◆ DATA FOR REVIEW ◆
============================================================

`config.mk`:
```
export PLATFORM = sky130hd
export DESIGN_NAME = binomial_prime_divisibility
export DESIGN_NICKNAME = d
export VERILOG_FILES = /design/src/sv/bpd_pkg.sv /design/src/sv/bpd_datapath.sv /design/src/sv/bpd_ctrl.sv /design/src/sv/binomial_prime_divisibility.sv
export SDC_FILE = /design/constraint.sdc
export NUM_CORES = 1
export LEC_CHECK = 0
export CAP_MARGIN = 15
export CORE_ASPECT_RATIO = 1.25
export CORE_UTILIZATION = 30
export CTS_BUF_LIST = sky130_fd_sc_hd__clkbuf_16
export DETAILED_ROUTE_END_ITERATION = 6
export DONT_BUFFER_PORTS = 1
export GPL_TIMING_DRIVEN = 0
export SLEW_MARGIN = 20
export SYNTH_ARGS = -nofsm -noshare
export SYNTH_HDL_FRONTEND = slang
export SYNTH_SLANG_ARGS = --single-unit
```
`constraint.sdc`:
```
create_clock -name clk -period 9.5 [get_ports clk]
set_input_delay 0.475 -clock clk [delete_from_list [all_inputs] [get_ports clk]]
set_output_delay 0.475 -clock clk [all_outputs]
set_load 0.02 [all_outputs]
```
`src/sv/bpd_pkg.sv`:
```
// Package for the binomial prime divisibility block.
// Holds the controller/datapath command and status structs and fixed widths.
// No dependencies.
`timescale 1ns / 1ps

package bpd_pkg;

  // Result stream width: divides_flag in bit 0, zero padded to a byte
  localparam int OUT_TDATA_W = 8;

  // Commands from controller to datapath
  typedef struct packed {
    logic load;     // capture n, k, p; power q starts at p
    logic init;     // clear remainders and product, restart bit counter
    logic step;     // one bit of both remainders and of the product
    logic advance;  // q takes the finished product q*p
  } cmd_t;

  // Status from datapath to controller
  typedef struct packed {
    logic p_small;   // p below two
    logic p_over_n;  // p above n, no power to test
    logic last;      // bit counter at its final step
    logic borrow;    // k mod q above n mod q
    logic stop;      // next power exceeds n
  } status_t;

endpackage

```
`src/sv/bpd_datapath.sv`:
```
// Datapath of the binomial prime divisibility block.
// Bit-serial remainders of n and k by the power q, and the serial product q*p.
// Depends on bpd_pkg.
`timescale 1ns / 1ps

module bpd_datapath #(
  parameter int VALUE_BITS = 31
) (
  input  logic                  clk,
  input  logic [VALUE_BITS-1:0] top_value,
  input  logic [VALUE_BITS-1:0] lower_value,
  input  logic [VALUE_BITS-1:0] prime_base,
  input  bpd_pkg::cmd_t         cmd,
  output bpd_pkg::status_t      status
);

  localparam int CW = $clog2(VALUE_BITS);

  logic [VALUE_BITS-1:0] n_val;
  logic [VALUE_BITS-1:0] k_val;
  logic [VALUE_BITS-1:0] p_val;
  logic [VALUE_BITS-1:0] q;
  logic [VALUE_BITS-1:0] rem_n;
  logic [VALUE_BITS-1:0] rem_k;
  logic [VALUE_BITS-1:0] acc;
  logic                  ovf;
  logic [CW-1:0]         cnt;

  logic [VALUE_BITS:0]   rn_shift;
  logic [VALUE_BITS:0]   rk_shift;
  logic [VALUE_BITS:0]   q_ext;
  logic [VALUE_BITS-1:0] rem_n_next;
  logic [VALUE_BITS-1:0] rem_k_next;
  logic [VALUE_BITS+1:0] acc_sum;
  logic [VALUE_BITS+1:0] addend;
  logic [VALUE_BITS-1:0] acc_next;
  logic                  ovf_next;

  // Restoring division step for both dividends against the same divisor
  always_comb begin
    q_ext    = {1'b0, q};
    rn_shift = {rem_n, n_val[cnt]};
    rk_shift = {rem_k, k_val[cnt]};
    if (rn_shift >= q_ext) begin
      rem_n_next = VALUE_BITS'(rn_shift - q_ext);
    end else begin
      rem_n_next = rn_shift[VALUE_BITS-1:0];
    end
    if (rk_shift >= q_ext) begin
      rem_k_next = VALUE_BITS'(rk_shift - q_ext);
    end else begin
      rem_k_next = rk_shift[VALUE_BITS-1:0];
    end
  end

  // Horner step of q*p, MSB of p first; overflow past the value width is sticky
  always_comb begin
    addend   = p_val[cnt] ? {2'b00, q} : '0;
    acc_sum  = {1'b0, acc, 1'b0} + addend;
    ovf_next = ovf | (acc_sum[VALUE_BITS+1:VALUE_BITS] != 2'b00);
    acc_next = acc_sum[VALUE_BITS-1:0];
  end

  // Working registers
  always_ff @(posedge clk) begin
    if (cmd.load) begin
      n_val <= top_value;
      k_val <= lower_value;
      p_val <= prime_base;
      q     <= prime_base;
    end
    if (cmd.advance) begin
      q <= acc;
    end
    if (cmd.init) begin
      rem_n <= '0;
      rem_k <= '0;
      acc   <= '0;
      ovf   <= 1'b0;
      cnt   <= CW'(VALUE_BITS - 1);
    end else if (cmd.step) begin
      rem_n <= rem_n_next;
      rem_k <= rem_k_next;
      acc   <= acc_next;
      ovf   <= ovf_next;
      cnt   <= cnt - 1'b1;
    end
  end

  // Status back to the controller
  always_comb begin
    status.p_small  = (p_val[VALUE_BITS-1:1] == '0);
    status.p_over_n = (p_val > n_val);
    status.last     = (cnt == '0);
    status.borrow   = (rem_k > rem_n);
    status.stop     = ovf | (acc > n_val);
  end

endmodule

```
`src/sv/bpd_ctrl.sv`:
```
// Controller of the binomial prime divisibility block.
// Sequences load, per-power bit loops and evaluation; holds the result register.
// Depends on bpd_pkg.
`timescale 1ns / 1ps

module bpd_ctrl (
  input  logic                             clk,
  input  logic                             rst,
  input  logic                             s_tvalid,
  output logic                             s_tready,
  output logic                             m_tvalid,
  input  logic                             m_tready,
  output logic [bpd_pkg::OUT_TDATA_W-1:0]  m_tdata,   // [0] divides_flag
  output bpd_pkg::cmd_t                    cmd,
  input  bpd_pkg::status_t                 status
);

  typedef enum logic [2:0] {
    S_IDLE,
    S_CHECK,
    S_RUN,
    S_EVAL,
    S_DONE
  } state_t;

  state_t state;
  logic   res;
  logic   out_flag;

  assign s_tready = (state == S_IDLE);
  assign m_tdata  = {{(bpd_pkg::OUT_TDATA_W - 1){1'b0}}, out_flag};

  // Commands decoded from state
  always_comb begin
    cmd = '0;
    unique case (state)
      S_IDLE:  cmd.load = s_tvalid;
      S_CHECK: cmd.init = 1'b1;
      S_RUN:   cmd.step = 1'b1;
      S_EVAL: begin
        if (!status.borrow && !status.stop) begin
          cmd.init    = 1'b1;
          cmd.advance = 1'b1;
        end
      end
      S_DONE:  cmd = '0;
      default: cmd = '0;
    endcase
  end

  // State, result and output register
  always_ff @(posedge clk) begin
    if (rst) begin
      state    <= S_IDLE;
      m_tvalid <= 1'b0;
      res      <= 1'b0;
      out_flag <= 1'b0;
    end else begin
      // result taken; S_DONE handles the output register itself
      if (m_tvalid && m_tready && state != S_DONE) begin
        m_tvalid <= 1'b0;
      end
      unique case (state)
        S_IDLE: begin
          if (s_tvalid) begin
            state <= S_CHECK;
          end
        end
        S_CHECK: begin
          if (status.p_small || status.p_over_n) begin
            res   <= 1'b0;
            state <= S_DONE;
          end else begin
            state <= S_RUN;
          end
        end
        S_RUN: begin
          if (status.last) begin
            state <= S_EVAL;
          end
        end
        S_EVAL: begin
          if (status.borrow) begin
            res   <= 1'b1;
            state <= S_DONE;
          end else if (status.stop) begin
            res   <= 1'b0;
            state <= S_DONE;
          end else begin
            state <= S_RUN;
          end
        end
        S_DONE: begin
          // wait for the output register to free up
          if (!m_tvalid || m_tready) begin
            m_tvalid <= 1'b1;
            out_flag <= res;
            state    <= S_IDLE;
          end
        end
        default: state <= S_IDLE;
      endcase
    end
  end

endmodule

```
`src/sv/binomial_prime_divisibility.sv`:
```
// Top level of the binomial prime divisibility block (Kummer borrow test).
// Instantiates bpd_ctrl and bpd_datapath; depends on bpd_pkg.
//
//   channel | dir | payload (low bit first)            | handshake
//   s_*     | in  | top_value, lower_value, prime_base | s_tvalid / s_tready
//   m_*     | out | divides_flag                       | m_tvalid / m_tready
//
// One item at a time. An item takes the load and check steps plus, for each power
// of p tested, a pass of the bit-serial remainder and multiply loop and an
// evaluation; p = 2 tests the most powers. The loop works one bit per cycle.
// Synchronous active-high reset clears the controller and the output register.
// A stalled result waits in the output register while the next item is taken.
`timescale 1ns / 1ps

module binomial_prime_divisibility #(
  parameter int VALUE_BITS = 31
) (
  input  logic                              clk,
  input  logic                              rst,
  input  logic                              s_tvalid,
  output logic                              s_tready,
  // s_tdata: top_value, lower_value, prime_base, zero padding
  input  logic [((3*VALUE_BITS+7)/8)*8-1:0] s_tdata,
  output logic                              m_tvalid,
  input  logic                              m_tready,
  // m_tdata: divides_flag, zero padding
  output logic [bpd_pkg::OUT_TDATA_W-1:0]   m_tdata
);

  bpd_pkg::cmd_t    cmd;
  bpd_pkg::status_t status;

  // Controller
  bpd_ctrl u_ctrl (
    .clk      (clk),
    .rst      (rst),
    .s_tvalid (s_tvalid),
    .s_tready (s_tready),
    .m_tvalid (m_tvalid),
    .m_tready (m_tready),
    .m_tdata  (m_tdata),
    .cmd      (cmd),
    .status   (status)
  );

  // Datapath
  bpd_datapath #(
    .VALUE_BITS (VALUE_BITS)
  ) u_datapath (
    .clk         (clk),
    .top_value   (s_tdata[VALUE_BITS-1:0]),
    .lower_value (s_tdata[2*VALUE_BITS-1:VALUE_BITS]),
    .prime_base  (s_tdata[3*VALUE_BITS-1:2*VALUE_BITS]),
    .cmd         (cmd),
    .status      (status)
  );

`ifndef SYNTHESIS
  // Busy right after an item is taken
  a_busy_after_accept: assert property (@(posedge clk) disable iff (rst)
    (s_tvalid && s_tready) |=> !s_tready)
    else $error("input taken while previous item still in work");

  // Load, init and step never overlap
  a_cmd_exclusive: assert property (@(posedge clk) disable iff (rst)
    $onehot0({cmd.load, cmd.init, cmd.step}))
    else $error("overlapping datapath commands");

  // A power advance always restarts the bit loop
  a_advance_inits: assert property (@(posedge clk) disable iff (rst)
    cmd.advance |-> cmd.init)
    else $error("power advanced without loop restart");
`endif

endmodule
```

============================================================

◆ EXERCISE DESCRIPTION ◆
Going through the data, count each line where the word "remainders" appears, and state only the total.

◆ ANSWER TO THIS EXERCISE ◆
3